* **ASSIGNMENT**
Extract precisely the lines of the entries below, from the first line through the line containing "set_input_delay 0.21 -clock".
═══ EXTRACTED MATERIAL ═══
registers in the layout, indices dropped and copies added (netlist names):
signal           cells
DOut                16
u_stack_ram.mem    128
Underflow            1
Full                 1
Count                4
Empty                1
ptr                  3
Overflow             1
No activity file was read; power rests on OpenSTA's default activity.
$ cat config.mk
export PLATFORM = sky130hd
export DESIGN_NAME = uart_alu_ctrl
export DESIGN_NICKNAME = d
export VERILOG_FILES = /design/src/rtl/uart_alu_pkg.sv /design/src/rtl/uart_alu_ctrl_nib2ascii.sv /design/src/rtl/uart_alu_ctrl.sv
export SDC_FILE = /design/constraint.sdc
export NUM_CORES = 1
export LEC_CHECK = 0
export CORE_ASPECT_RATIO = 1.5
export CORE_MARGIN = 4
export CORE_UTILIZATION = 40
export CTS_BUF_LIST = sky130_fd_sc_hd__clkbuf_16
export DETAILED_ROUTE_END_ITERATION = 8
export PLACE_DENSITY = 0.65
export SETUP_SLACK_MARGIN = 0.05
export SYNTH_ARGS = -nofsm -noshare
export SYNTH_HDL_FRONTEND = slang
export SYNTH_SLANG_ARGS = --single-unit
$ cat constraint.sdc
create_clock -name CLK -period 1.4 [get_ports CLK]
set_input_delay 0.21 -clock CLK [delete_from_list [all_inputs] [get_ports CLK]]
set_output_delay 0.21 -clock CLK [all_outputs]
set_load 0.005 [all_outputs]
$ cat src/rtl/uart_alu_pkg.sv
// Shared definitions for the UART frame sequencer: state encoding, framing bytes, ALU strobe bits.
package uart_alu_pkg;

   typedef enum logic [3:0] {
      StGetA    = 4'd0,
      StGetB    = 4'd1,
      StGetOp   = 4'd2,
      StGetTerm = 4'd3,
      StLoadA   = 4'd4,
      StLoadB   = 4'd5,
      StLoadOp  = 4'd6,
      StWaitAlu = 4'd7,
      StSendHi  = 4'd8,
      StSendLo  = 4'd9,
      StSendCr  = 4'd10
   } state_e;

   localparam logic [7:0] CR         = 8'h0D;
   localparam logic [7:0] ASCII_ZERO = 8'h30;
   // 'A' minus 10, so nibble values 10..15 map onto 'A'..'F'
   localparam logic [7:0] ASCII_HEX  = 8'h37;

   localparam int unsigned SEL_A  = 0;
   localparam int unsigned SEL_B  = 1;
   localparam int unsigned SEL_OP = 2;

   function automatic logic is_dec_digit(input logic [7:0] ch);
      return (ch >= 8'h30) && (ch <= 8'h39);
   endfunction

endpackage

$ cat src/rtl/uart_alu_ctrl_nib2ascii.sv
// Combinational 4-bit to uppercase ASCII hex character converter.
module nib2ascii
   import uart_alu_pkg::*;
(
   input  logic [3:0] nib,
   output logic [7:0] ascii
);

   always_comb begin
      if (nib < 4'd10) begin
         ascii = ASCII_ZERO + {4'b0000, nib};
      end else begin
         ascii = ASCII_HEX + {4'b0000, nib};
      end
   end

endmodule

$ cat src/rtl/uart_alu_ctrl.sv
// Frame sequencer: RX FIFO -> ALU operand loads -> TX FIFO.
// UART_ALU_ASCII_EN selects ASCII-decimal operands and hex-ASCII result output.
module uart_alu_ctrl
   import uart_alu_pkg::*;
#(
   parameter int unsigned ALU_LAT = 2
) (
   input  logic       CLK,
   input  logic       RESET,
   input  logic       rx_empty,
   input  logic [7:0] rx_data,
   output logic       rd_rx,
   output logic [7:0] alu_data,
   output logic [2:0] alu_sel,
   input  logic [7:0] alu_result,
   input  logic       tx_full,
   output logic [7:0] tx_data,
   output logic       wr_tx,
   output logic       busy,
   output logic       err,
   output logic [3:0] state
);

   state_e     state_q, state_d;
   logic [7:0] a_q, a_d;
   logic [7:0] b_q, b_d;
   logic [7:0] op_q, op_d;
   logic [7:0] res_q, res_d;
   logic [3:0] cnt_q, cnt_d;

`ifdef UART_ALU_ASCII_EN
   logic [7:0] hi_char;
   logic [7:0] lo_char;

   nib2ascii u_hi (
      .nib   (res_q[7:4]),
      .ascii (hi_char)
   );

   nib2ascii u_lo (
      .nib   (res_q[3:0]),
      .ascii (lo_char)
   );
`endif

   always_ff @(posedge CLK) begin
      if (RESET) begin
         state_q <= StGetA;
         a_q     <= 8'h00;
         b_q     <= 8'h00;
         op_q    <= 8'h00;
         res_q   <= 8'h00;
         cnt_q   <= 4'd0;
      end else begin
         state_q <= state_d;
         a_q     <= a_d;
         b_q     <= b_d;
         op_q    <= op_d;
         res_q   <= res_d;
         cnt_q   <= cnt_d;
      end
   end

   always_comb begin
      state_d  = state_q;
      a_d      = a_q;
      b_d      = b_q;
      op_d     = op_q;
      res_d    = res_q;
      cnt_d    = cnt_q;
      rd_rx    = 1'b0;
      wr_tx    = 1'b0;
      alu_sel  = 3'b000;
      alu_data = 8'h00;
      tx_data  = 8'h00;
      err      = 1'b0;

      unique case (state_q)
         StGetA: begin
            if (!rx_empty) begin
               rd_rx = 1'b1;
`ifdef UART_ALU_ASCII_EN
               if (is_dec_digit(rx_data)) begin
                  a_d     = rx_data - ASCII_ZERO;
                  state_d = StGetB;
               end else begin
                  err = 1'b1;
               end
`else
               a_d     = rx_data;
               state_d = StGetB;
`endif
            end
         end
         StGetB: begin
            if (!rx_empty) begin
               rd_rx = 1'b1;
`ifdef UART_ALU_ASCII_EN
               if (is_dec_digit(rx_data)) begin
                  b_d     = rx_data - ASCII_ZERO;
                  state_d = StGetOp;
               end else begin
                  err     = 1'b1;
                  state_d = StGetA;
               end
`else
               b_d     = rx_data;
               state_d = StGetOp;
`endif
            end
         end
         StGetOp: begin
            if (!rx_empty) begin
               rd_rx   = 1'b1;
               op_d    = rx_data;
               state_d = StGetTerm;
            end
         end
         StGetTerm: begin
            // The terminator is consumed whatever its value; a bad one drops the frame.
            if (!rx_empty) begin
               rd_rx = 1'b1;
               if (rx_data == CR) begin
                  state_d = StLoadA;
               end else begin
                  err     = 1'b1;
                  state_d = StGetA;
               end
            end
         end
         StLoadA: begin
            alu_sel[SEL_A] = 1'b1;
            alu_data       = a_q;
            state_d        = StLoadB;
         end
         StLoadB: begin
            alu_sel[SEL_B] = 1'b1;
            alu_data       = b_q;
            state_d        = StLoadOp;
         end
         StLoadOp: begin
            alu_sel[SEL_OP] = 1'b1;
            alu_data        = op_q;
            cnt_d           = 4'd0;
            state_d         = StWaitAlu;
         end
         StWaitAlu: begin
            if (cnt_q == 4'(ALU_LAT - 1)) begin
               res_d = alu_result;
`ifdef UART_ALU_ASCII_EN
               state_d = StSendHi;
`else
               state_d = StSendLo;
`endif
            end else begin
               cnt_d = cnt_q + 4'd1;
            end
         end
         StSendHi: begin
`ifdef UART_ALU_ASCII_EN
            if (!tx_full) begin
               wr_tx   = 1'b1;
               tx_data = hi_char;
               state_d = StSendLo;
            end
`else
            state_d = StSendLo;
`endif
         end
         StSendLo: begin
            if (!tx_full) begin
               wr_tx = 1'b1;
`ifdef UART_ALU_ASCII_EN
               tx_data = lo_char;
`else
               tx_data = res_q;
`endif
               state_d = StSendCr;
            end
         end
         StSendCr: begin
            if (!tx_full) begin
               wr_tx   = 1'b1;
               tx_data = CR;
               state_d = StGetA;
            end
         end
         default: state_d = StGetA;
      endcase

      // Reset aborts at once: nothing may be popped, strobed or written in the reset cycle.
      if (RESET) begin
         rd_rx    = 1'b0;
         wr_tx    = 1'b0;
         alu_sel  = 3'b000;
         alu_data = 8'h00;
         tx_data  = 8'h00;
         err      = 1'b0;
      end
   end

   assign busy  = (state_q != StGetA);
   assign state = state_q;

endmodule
═══
* **TASK RESPONSE**
registers in the layout, indices dropped and copies added (netlist names):
signal           cells
DOut                16
u_stack_ram.mem    128
Underflow            1
Full                 1
Count                4
Empty                1
ptr                  3
Overflow             1
No activity file was read; power rests on OpenSTA's default activity.
$ cat config.mk
export PLATFORM = sky130hd
export DESIGN_NAME = uart_alu_ctrl
export DESIGN_NICKNAME = d
export VERILOG_FILES = /design/src/rtl/uart_alu_pkg.sv /design/src/rtl/uart_alu_ctrl_nib2ascii.sv /design/src/rtl/uart_alu_ctrl.sv
export SDC_FILE = /design/constraint.sdc
export NUM_CORES = 1
export LEC_CHECK = 0
export CORE_ASPECT_RATIO = 1.5
export CORE_MARGIN = 4
export CORE_UTILIZATION = 40
export CTS_BUF_LIST = sky130_fd_sc_hd__clkbuf_16
export DETAILED_ROUTE_END_ITERATION = 8
export PLACE_DENSITY = 0.65
export SETUP_SLACK_MARGIN = 0.05
export SYNTH_ARGS = -nofsm -noshare
export SYNTH_HDL_FRONTEND = slang
export SYNTH_SLANG_ARGS = --single-unit
$ cat constraint.sdc
create_clock -name CLK -period 1.4 [get_ports CLK]
set_input_delay 0.21 -clock CLK [delete_from_list [all_inputs] [get_ports CLK]]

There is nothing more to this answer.